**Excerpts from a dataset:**
· · · · ·
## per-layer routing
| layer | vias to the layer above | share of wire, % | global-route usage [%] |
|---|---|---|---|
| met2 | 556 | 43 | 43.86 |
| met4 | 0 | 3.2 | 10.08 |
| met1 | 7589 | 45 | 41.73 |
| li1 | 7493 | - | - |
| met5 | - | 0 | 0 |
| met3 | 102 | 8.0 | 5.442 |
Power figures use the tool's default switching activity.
`config.mk`:
```
export PLATFORM = sky130hd
export DESIGN_NAME = punc_control_unit_flat
export DESIGN_NICKNAME = d
export VERILOG_FILES = /design/src/rtl/punc_control_unit_if.sv /design/src/rtl/punc_control_unit.sv /design/src/flat_wrapper.sv
export SDC_FILE = /design/constraint.sdc
export NUM_CORES = 1
export LEC_CHECK = 0
export CAP_MARGIN = 25
export CORE_MARGIN = 3
export CORE_UTILIZATION = 29
export CTS_CLUSTER_DIAMETER = 50
export DETAILED_ROUTE_END_ITERATION = 8
export PLACE_DENSITY = 0.75
export SKIP_CTS_REPAIR_TIMING = 1
export SLEW_MARGIN = 20
export SYNTH_ARGS = -nofsm -noshare
export SYNTH_HDL_FRONTEND = slang
export SYNTH_SLANG_ARGS = --single-unit
```
`constraint.sdc`:
```
create_clock -name clk -period 1.4 [get_ports clk]
set_input_delay 0.35 -clock clk [delete_from_list [all_inputs] [get_ports clk]]
set_output_delay 0.35 -clock clk [all_outputs]
set_load 0.01 [all_outputs]
```
`src/rtl/punc_control_unit_if.sv`:
```
// -----------------------------------------------------------------------------
// punc_control_unit_if
// Bundle between the PUnC control unit and the LC3 datapath.
//   master : control unit side. It reads ir and the NZP flags and drives the
//            state/halted status plus every datapath select, load and
//            write-enable strobe.
//   slave  : datapath side. It drives ir and the flags and consumes the
//            strobes.
// -----------------------------------------------------------------------------
interface punc_control_unit_if;
  logic [15:0] ir;
  logic        n_flag;
  logic        z_flag;
  logic        p_flag;
  logic [2:0]  state;
  logic        halted;
  logic        pc_clr;
  logic        pc_inc;
  logic        pc_ld;
  logic        ir_ld;
  logic        store_ld;
  logic        nzp_ld;
  logic        pc_data_sel;
  logic        pc_add_sel;
  logic [1:0]  mem_addr_sel;
  logic        mem_w_en;
  logic [1:0]  rf_w_sel;
  logic        rf_w_en;
  logic [2:0]  rf_r_addr_0;
  logic [2:0]  rf_r_addr_1;
  logic [2:0]  rf_w_addr;
  logic        alu_a_sel;
  logic        alu_b_sel;
  logic [1:0]  sext_sel;
  logic [1:0]  alu_sel;
  logic        nzp_sel;

  modport master (
    input  ir, n_flag, z_flag, p_flag,
    output state, halted, pc_clr, pc_inc, pc_ld, ir_ld, store_ld, nzp_ld,
           pc_data_sel, pc_add_sel, mem_addr_sel, mem_w_en, rf_w_sel, rf_w_en,
           rf_r_addr_0, rf_r_addr_1, rf_w_addr, alu_a_sel, alu_b_sel,
           sext_sel, alu_sel, nzp_sel
  );

  modport slave (
    output ir, n_flag, z_flag, p_flag,
    input  state, halted, pc_clr, pc_inc, pc_ld, ir_ld, store_ld, nzp_ld,
           pc_data_sel, pc_add_sel, mem_addr_sel, mem_w_en, rf_w_sel, rf_w_en,
           rf_r_addr_0, rf_r_addr_1, rf_w_addr, alu_a_sel, alu_b_sel,
           sext_sel, alu_sel, nzp_sel
  );
endinterface

```
`src/rtl/punc_control_unit.sv`:
```
// -----------------------------------------------------------------------------
// punc_control_unit
// Control FSM for the PUnC LC3 datapath. It fetches, decodes and executes one
// instruction at a time. The only state is the FSM state. All outputs are
// combinational from the state and the instruction register.
// Ports:
//   clk  : rising-edge clock
//   rst  : asynchronous, active-high reset (forces INIT immediately)
//   bus  : punc_control_unit_if.master. It carries ir and the NZP flags in,
//          and state, halted and all datapath strobes/selects out.
// -----------------------------------------------------------------------------
module punc_control_unit (
  input  logic                  clk,
  input  logic                  rst,
  punc_control_unit_if.master   bus
);

  typedef enum logic [2:0] {
    ST_INIT     = 3'd0,
    ST_FETCH    = 3'd1,
    ST_DECODE   = 3'd2,
    ST_EXECUTE  = 3'd3,
    ST_EXECUTE2 = 3'd4,
    ST_HALT     = 3'd5
  } state_t;

  localparam logic [3:0] OP_BR   = 4'b0000;
  localparam logic [3:0] OP_ADD  = 4'b0001;
  localparam logic [3:0] OP_LD   = 4'b0010;
  localparam logic [3:0] OP_ST   = 4'b0011;
  localparam logic [3:0] OP_JSR  = 4'b0100;
  localparam logic [3:0] OP_AND  = 4'b0101;
  localparam logic [3:0] OP_LDR  = 4'b0110;
  localparam logic [3:0] OP_STR  = 4'b0111;
  localparam logic [3:0] OP_NOT  = 4'b1001;
  localparam logic [3:0] OP_LDI  = 4'b1010;
  localparam logic [3:0] OP_STI  = 4'b1011;
  localparam logic [3:0] OP_JMP  = 4'b1100;
  localparam logic [3:0] OP_LEA  = 4'b1110;
  localparam logic [3:0] OP_TRAP = 4'b1111;

  state_t     state_r;
  state_t     next_state_s;
  logic [3:0] opcode_s;
  logic       unused_ir_bits_s;

  // The branch condition field in IR[11:9] is matched against the flags.
  function automatic logic br_taken(input logic [2:0] cond,
                                    input logic n, input logic z, input logic p);
    return (cond[2] & n) | (cond[1] & z) | (cond[0] & p);
  endfunction

  assign opcode_s         = bus.ir[15:12];
  // IR[4:3] only distinguishes encodings that the control unit never needs to tell apart.
  assign unused_ir_bits_s = ^bus.ir[4:3];
  assign bus.state        = state_r;

  // State register. Reset is asynchronous, so write strobes drop as soon as rst rises.
  always_ff @(posedge clk or posedge rst) begin
    if (rst) begin
      state_r <= ST_INIT;
    end else begin
      state_r <= next_state_s;
    end
  end

  // Next-state sequencing.
  always_comb begin
    next_state_s = ST_INIT;
    case (state_r)
      ST_INIT:     next_state_s = ST_FETCH;
      ST_FETCH:    next_state_s = ST_DECODE;
      ST_DECODE: begin
        if (opcode_s == OP_TRAP) begin
          next_state_s = ST_HALT;
        end else begin
          next_state_s = ST_EXECUTE;
        end
      end
      ST_EXECUTE: begin
        if ((opcode_s == OP_LDI) || (opcode_s == OP_STI)) begin
          next_state_s = ST_EXECUTE2;
        end else begin
          next_state_s = ST_FETCH;
        end
      end
      ST_EXECUTE2: next_state_s = ST_FETCH;
      ST_HALT:     next_state_s = ST_HALT;
      default:     next_state_s = ST_INIT;
    endcase
  end

  // Datapath control decode from state and opcode.
  always_comb begin
    bus.halted       = 1'b0;
    bus.pc_clr       = 1'b0;
    bus.pc_inc       = 1'b0;
    bus.pc_ld        = 1'b0;
    bus.ir_ld        = 1'b0;
    bus.store_ld     = 1'b0;
    bus.nzp_ld       = 1'b0;
    bus.pc_data_sel  = 1'b0;
    bus.pc_add_sel   = 1'b0;
    bus.mem_addr_sel = 2'b00;
    bus.mem_w_en     = 1'b0;
    bus.rf_w_sel     = 2'b00;
    bus.rf_w_en      = 1'b0;
    bus.rf_r_addr_0  = 3'd0;
    bus.rf_r_addr_1  = 3'd0;
    bus.rf_w_addr    = 3'd0;
    bus.alu_a_sel    = 1'b0;
    bus.alu_b_sel    = 1'b0;
    bus.sext_sel     = 2'b00;
    bus.alu_sel      = 2'b00;
    bus.nzp_sel      = 1'b0;
    case (state_r)
      ST_INIT: bus.pc_clr = 1'b1;
      ST_FETCH: begin
        bus.mem_addr_sel = 2'b00;
        bus.ir_ld        = 1'b1;
        bus.pc_inc       = 1'b1;
      end
      ST_DECODE: bus.halted = 1'b0;
      ST_EXECUTE: begin
        case (opcode_s)
          OP_ADD, OP_AND: begin
            bus.rf_r_addr_0 = bus.ir[8:6];
            bus.rf_r_addr_1 = bus.ir[2:0];
            bus.alu_a_sel   = 1'b1;
            bus.alu_b_sel   = bus.ir[5];
            bus.sext_sel    = 2'b00;
            bus.alu_sel     = (opcode_s == OP_AND) ? 2'b01 : 2'b00;
            bus.rf_w_sel    = 2'b10;
            bus.rf_w_en     = 1'b1;
            bus.rf_w_addr   = bus.ir[11:9];
            bus.nzp_ld      = 1'b1;
          end
          OP_NOT: begin
            bus.rf_r_addr_0 = bus.ir[8:6];
            bus.alu_a_sel   = 1'b1;
            bus.alu_sel     = 2'b11;
            bus.rf_w_sel    = 2'b10;
            bus.rf_w_en     = 1'b1;
            bus.rf_w_addr   = bus.ir[11:9];
            bus.nzp_ld      = 1'b1;
          end
          OP_BR: begin
            if (br_taken(bus.ir[11:9], bus.n_flag, bus.z_flag, bus.p_flag)) begin
              bus.pc_ld      = 1'b1;
              bus.pc_add_sel = 1'b1;
            end else begin
              bus.pc_ld      = 1'b0;
            end
          end
          OP_JMP: begin
            bus.pc_ld       = 1'b1;
            bus.pc_data_sel = 1'b1;
            bus.rf_r_addr_0 = bus.ir[8:6];
          end
          OP_JSR: begin
            // R7 gets the incremented PC. JSRR via R7 still jumps to the old R7,
            // because the base register is read before the write edge.
            bus.rf_w_en   = 1'b1;
            bus.rf_w_sel  = 2'b00;
            bus.rf_w_addr = 3'd7;
            bus.pc_ld     = 1'b1;
            if (bus.ir[11]) begin
              bus.pc_data_sel = 1'b0;
              bus.pc_add_sel  = 1'b0;
            end else begin
              bus.pc_data_sel = 1'b1;
              bus.rf_r_addr_0 = bus.ir[8:6];
            end
          end
          OP_LD, OP_LDR, OP_ST, OP_STR: begin
            // Effective address is formed in the ALU: PC+offset9 or base+offset6.
            bus.alu_b_sel    = 1'b1;
            bus.alu_sel      = 2'b00;
            bus.mem_addr_sel = 2'b01;
            if ((opcode_s == OP_LDR) || (opcode_s == OP_STR)) begin
              bus.alu_a_sel   = 1'b1;
              bus.rf_r_addr_0 = bus.ir[8:6];
              bus.sext_sel    = 2'b01;
            end else begin
              bus.alu_a_sel   = 1'b0;
              bus.sext_sel    = 2'b10;
            end
            if ((opcode_s == OP_LD) || (opcode_s == OP_LDR)) begin
              bus.rf_w_sel  = 2'b01;
              bus.rf_w_en   = 1'b1;
              bus.rf_w_addr = bus.ir[11:9];
              bus.nzp_ld    = 1'b1;
              bus.nzp_sel   = 1'b1;
            end else begin
              bus.mem_w_en    = 1'b1;
              bus.rf_r_addr_1 = bus.ir[11:9];
            end
          end
          OP_LEA: begin
            bus.alu_a_sel = 1'b0;
            bus.alu_b_sel = 1'b1;
            bus.sext_sel  = 2'b10;
            bus.alu_sel   = 2'b00;
            bus.rf_w_sel  = 2'b10;
            bus.rf_w_en   = 1'b1;
            bus.rf_w_addr = bus.ir[11:9];
          end
          OP_LDI, OP_STI: begin
            // First pass reads the pointer word into the store register.
            bus.alu_a_sel    = 1'b0;
            bus.alu_b_sel    = 1'b1;
            bus.sext_sel     = 2'b10;
            bus.alu_sel      = 2'b00;
            bus.mem_addr_sel = 2'b01;
            bus.store_ld     = 1'b1;
          end
          default: bus.halted = 1'b0;
        endcase
      end
      ST_EXECUTE2: begin
        bus.mem_addr_sel = 2'b10;
        if (opcode_s == OP_LDI) begin
          bus.rf_w_sel  = 2'b01;
          bus.rf_w_en   = 1'b1;
          bus.rf_w_addr = bus.ir[11:9];
          bus.nzp_ld    = 1'b1;
          bus.nzp_sel   = 1'b1;
        end else if (opcode_s == OP_STI) begin
          bus.mem_w_en    = 1'b1;
          bus.rf_r_addr_1 = bus.ir[11:9];
        end else begin
          bus.mem_w_en    = 1'b0;
        end
      end
      ST_HALT: bus.halted = 1'b1;
      default: bus.pc_clr = 1'b0;
    endcase
  end

endmodule

```
`src/flat_wrapper.sv`:
```
// flat-port wrapper written by rule: the top's interface ports become plain ports
module punc_control_unit_flat 
  (clk, rst, bus_ir, bus_n_flag, bus_z_flag, bus_p_flag, bus_state, bus_halted, bus_pc_clr, bus_pc_inc, bus_pc_ld, bus_ir_ld, bus_store_ld, bus_nzp_ld, bus_pc_data_sel, bus_pc_add_sel, bus_mem_addr_sel, bus_mem_w_en, bus_rf_w_sel, bus_rf_w_en, bus_rf_r_addr_0, bus_rf_r_addr_1, bus_rf_w_addr, bus_alu_a_sel, bus_alu_b_sel, bus_sext_sel, bus_alu_sel, bus_nzp_sel);
  punc_control_unit_if bus_i ();
  input  logic clk;
  input  logic rst;
  input wire logic [$bits(bus_i.ir)-1:0] bus_ir;
  input wire logic [$bits(bus_i.n_flag)-1:0] bus_n_flag;
  input wire logic [$bits(bus_i.z_flag)-1:0] bus_z_flag;
  input wire logic [$bits(bus_i.p_flag)-1:0] bus_p_flag;
  output wire logic [$bits(bus_i.state)-1:0] bus_state;
  output wire logic [$bits(bus_i.halted)-1:0] bus_halted;
  output wire logic [$bits(bus_i.pc_clr)-1:0] bus_pc_clr;
  output wire logic [$bits(bus_i.pc_inc)-1:0] bus_pc_inc;
  output wire logic [$bits(bus_i.pc_ld)-1:0] bus_pc_ld;
  output wire logic [$bits(bus_i.ir_ld)-1:0] bus_ir_ld;
  output wire logic [$bits(bus_i.store_ld)-1:0] bus_store_ld;
  output wire logic [$bits(bus_i.nzp_ld)-1:0] bus_nzp_ld;
  output wire logic [$bits(bus_i.pc_data_sel)-1:0] bus_pc_data_sel;
  output wire logic [$bits(bus_i.pc_add_sel)-1:0] bus_pc_add_sel;
  output wire logic [$bits(bus_i.mem_addr_sel)-1:0] bus_mem_addr_sel;
  output wire logic [$bits(bus_i.mem_w_en)-1:0] bus_mem_w_en;
  output wire logic [$bits(bus_i.rf_w_sel)-1:0] bus_rf_w_sel;
  output wire logic [$bits(bus_i.rf_w_en)-1:0] bus_rf_w_en;
  output wire logic [$bits(bus_i.rf_r_addr_0)-1:0] bus_rf_r_addr_0;
  output wire logic [$bits(bus_i.rf_r_addr_1)-1:0] bus_rf_r_addr_1;
  output wire logic [$bits(bus_i.rf_w_addr)-1:0] bus_rf_w_addr;
  output wire logic [$bits(bus_i.alu_a_sel)-1:0] bus_alu_a_sel;
  output wire logic [$bits(bus_i.alu_b_sel)-1:0] bus_alu_b_sel;
  output wire logic [$bits(bus_i.sext_sel)-1:0] bus_sext_sel;
  output wire logic [$bits(bus_i.alu_sel)-1:0] bus_alu_sel;
  output wire logic [$bits(bus_i.nzp_sel)-1:0] bus_nzp_sel;
  assign bus_i.ir = bus_ir;
  assign bus_i.n_flag = bus_n_flag;
  assign bus_i.z_flag = bus_z_flag;
  assign bus_i.p_flag = bus_p_flag;
  assign bus_state = bus_i.state;
  assign bus_halted = bus_i.halted;
  assign bus_pc_clr = bus_i.pc_clr;
  assign bus_pc_inc = bus_i.pc_inc;
  assign bus_pc_ld = bus_i.pc_ld;
  assign bus_ir_ld = bus_i.ir_ld;
  assign bus_store_ld = bus_i.store_ld;
  assign bus_nzp_ld = bus_i.nzp_ld;
  assign bus_pc_data_sel = bus_i.pc_data_sel;
  assign bus_pc_add_sel = bus_i.pc_add_sel;
  assign bus_mem_addr_sel = bus_i.mem_addr_sel;
  assign bus_mem_w_en = bus_i.mem_w_en;
  assign bus_rf_w_sel = bus_i.rf_w_sel;
  assign bus_rf_w_en = bus_i.rf_w_en;
  assign bus_rf_r_addr_0 = bus_i.rf_r_addr_0;
  assign bus_rf_r_addr_1 = bus_i.rf_r_addr_1;
  assign bus_rf_w_addr = bus_i.rf_w_addr;
  assign bus_alu_a_sel = bus_i.alu_a_sel;
  assign bus_alu_b_sel = bus_i.alu_b_sel;
  assign bus_sext_sel = bus_i.sext_sel;
  assign bus_alu_sel = bus_i.alu_sel;
  assign bus_nzp_sel = bus_i.nzp_sel;
  punc_control_unit u_core (.clk(clk), .rst(rst), .bus(bus_i));
endmodule
```
==> results.json, run 1 <==
{
  "outcome": "finished with violations",
  "failed_checks": "setup timing",
  "fin_cells": 209,
  "finalSetupViolCount": 33,
  "critPathMaxFanout": 5,
  "io_buffers": 52,
  "ys_ff_latch": 3,
  "drtIter0Drc": 15,
  "grt_max_degree": 8,
  "grt_pass1_wl_mm": 3.967,
  "wl_mm": 2.937,
  "tightest_slew_ps": 474.4,
  "wl_per_cell_um": 14.05,
  "placedCellCount": 195,
  "cts.clk_slew.worst_paths_ps": 40,
  "fmax_mhz": 497.4,
  "synthTopCellsByCount": "nor2_1 (14), a21oi_1 (8), nand2_1 (7)",
  "ys_top_cells_by_area": "dfrtp_1 (11%), nor2_1 (7.7%), a21oi_1 (5.9%)",
  "clkPwrFrac_pct": 7.9,
  "critPathLaunchType": "flop",
  "synth_nets": 113,
  "clockRootBuffer": "clkbuf_4",
  "crit_chain": "and3b_4, buf_6, a22oi_2, nor2_4, a22o_1, buf_2",
  "cap_violations": 0,
  "critPathBufInv": 2,
  "synthFlopType": "dfrtp_1",
  "fin_skew_ps": 0.4011,
  "area_growth_pct": 135.6,
  "timing.final.ws_setup_ps": -610.6,
  "synth_largest_area_cell": "dfrtp_1",
  "total_leakage_power_nw": 0.8941,
  "largest_reg_flops": 3,
  "synthCells": 92,
  "clockBufferDepth": 2,
  "grt_util_all_layers_pct": 17.86,
  "synth_edf_count": 0,
  "rows": 16,
  "die_w_um": 54.58,
  "drive_gt1_share_pct": 66.48,
  "drc": 0,
  "globalplace.congestion": 0.8139,
  "async_flop_share_pct": 100.0,
  "cts_tree": "yes",
  "insertedDiodeCount": 0,
  "max_stage_delay_ps": 450,
  "synth.most_common_cell": "nor2_1",
  "crit_slowest_cell": "dfrtp_2",
  "p_total_mw": 1.908,
  "worstPathRequired_ps": 1050,
  "initial_core_util_pct": 32.56,
  "maxSlewViolCount": 0,
  "post-synth-top-area-fraction_pct": 10.97,
  "maxSlewHeadroom_pct": 68.37,
  "drt-pass1-iter-count": 4,
  "combPwrFrac_pct": 81.4,
  "clk_latency_ps": 230,
  "cp_top_family": "flip-flops",
  "htreeDepth": 1,
  "p_sw_uw": 845.8,
  "grt_pass1_vias": 922,
  "seqPwrFrac_pct": 10.7,
  "cts_inserted_buffers": 3,
  "ys_seq_area_share_pct": 10.97,
  "worst-setup-path-type": "reg2out",
  "powerDensity_nw_per_um2": 1183,
  "worst_setup_path_end_kind": "output port",
  "netlist_area_sq_um": 684.4,
  "hpwl_mm": 2.172,
  "ys_types": 38,
  "hold_viol": 0,
  "io_pins": 55,
  "period_share_pct": 143.6,
  "antenna_found_initial": 0,
  "die_h_um": 54.58,
  "hp-class": "in2async",
  "clock_sinks": 3,
  "p_int_mw": 1.062,
  "rsz0062_at_grt": "yes",
  "syn_area_per_cell_sq_um": 7.439,
  "ant_nets": 0,
  "vias_per_cell": 4.919,
  "die_area_sq_um": 2979,
  "core-area_sq_um": 2102,
  "min_period_ps": 2011,
  "worstPathArrival_ps": 1660,
  "ys_warn_count": 0,
  "ff2ff_path_depth": 6,
  "vias": 1028,
  "swShare_pct": 44.34,
  "critical_path_depth": 6,
  "max-vdd-ir-drop_uv": 869.5,
  "nets": 204,
  "gr-total-overflow": 0
}
-- per-layer routing --
| metal | track usage [%] | vias to the layer above | part of all wire, % |
|---|---|---|---|
| met3 | 2.997 | 4 | 5.7 |
| met2 | 34.65 | 39 | 56 |
| li1 | - | 507 | - |
| met1 | 20.26 | 478 | 37 |
| met4 | 2.490 | 0 | 0.85 |
| met5 | 0 | - | 0 |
· · · · ·
**INSTRUCTIONS FOR THE TASK:** In the data above, each line holding "register" is to be found and copied.

**ANSWER:**
// combinational from the state and the instruction register.
  // State register. Reset is asynchronous, so write strobes drop as soon as rst rises.
            // because the base register is read before the write edge.
            // First pass reads the pointer word into the store register.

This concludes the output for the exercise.